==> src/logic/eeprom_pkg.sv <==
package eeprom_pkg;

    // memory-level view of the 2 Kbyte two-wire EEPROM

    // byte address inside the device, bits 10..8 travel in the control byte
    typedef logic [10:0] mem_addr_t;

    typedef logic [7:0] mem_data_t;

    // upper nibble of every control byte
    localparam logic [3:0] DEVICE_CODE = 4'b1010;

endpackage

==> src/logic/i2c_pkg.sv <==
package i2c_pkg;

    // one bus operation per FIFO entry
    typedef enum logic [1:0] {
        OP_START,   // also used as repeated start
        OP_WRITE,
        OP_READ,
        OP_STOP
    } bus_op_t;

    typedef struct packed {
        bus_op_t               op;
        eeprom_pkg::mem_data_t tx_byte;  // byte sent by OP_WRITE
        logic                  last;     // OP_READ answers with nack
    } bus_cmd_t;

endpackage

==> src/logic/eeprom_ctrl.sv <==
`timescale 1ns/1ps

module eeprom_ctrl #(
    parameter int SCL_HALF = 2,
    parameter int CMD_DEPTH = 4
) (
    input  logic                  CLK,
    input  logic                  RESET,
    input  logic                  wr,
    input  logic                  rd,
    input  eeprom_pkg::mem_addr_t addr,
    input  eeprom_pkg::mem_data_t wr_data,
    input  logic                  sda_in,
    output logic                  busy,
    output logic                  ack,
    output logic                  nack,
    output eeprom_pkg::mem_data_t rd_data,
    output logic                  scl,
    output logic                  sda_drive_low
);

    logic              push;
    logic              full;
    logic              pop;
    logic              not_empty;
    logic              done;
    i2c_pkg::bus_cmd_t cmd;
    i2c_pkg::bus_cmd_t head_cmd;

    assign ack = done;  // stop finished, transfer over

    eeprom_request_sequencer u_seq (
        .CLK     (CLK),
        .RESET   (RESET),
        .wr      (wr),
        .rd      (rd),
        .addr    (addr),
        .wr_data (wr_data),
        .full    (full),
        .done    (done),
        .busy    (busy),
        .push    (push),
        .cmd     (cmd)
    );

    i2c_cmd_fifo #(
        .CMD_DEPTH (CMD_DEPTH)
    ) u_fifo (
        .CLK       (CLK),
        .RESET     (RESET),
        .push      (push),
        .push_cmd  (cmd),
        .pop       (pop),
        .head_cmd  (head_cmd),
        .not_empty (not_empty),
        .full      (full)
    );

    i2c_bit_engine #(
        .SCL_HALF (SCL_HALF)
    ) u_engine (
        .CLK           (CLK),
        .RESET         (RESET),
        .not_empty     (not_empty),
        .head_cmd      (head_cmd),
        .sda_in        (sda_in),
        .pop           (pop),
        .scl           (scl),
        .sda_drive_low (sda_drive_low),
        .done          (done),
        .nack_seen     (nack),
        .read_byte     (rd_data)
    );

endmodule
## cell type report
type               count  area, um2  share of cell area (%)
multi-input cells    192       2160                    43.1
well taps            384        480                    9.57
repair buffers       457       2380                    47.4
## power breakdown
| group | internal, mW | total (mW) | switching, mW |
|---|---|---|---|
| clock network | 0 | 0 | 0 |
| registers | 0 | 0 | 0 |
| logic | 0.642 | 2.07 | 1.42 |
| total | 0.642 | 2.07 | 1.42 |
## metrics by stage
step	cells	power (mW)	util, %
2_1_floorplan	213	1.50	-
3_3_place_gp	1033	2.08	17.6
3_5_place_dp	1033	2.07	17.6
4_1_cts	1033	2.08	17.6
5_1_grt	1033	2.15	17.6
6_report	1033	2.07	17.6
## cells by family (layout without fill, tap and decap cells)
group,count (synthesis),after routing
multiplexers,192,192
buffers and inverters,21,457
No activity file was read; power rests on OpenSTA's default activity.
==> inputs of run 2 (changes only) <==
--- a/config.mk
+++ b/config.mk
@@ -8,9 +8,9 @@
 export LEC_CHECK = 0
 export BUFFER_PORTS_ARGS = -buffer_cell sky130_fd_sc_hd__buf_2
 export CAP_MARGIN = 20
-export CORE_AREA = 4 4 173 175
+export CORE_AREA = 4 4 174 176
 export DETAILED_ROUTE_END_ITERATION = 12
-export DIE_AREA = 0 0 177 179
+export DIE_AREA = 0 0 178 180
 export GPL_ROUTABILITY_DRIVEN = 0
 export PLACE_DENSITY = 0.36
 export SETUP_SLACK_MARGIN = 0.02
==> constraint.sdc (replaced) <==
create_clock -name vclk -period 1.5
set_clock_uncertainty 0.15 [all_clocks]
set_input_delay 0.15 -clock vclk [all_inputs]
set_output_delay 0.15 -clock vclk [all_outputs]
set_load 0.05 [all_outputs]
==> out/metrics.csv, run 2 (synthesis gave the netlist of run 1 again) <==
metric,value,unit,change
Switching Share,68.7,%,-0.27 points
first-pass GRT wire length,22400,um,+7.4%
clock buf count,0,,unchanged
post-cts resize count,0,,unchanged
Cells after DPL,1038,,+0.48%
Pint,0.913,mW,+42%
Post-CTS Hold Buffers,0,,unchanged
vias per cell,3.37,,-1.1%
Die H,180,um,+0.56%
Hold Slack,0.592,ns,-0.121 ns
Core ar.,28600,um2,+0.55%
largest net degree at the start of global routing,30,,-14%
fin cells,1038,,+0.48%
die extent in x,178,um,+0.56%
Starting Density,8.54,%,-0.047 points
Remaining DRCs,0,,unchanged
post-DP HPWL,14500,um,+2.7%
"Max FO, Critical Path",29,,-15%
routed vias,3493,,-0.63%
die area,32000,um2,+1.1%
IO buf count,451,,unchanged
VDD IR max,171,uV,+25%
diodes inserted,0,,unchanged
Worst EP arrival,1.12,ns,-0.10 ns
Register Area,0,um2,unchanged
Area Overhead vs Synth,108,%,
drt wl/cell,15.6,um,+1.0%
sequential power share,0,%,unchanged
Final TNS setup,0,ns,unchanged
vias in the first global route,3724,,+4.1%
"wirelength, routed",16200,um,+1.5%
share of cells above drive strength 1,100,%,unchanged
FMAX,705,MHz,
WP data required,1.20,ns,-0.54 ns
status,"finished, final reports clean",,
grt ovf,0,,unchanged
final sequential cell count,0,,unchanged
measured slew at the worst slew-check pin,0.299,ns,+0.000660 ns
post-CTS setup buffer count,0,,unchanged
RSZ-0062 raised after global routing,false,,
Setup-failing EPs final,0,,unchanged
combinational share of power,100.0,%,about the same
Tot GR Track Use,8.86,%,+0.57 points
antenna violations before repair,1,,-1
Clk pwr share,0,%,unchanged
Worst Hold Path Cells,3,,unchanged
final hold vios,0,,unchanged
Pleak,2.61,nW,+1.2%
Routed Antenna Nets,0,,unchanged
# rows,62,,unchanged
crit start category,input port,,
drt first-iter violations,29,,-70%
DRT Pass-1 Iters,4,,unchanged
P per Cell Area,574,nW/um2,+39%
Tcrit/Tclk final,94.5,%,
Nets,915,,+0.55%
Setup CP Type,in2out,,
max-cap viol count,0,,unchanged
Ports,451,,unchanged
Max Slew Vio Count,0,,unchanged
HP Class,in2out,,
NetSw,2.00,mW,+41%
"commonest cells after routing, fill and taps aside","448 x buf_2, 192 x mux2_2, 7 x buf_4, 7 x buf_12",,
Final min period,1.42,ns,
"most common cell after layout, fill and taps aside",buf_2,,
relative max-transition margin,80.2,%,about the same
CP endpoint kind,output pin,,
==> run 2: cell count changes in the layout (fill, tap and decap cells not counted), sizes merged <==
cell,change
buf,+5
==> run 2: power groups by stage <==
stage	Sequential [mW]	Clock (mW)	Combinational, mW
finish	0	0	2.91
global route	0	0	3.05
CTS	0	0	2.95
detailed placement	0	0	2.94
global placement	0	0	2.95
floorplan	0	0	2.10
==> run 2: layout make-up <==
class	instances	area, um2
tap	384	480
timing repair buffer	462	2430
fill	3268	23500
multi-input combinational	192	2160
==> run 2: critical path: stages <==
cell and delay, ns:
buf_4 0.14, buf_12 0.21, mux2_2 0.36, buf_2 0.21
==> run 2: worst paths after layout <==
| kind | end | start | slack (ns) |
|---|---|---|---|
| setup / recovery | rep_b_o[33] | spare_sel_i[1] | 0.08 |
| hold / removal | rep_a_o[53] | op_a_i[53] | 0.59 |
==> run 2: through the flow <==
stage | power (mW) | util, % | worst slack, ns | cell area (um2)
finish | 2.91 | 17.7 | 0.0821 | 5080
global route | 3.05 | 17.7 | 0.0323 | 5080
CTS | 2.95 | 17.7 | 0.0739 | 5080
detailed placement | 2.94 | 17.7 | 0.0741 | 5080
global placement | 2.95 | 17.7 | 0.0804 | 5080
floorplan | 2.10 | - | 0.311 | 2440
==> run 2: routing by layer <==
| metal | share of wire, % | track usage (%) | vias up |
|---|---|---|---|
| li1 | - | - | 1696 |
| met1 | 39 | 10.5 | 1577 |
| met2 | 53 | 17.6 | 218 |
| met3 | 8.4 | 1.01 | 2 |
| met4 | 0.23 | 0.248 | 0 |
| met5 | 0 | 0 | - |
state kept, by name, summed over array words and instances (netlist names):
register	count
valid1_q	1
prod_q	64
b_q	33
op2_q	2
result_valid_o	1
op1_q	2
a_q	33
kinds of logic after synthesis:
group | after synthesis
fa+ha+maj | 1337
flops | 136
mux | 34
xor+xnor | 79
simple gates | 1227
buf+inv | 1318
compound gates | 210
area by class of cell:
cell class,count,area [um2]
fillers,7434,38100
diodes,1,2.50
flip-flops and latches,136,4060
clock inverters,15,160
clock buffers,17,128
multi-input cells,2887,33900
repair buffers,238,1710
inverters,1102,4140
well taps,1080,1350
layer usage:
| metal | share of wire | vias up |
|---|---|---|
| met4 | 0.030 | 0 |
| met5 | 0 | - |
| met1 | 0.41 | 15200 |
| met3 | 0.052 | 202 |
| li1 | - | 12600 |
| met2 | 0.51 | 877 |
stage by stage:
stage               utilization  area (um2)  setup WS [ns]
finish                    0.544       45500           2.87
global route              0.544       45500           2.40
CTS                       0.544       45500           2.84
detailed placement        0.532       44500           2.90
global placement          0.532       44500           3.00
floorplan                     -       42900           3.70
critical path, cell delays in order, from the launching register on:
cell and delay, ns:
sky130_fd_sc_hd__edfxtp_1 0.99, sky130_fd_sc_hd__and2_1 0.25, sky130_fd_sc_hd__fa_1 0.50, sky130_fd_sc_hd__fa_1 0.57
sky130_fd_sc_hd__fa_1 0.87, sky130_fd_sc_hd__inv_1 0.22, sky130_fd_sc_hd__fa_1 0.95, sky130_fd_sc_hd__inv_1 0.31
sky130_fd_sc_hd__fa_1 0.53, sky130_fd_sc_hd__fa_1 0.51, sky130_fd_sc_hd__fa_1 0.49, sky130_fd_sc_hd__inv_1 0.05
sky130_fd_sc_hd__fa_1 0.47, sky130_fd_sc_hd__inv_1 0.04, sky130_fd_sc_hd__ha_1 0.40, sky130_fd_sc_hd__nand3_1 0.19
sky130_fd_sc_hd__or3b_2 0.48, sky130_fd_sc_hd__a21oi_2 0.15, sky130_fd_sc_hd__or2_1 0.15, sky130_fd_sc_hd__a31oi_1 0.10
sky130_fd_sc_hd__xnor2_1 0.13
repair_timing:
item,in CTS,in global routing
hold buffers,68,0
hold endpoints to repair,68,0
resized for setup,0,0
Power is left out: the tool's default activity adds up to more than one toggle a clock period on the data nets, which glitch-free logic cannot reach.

_Work instructions:_ Beginning with the line containing "sky130_fd_sc_hd__fa_1 0.53, sky130_fd_sc_hd__fa_1" in the material above, copy every line exactly until you have copied the line containing "resized for setup,0,0".

_Exercise response:_
sky130_fd_sc_hd__fa_1 0.53, sky130_fd_sc_hd__fa_1 0.51, sky130_fd_sc_hd__fa_1 0.49, sky130_fd_sc_hd__inv_1 0.05
sky130_fd_sc_hd__fa_1 0.47, sky130_fd_sc_hd__inv_1 0.04, sky130_fd_sc_hd__ha_1 0.40, sky130_fd_sc_hd__nand3_1 0.19
sky130_fd_sc_hd__or3b_2 0.48, sky130_fd_sc_hd__a21oi_2 0.15, sky130_fd_sc_hd__or2_1 0.15, sky130_fd_sc_hd__a31oi_1 0.10
sky130_fd_sc_hd__xnor2_1 0.13
repair_timing:
item,in CTS,in global routing
hold buffers,68,0
hold endpoints to repair,68,0
resized for setup,0,0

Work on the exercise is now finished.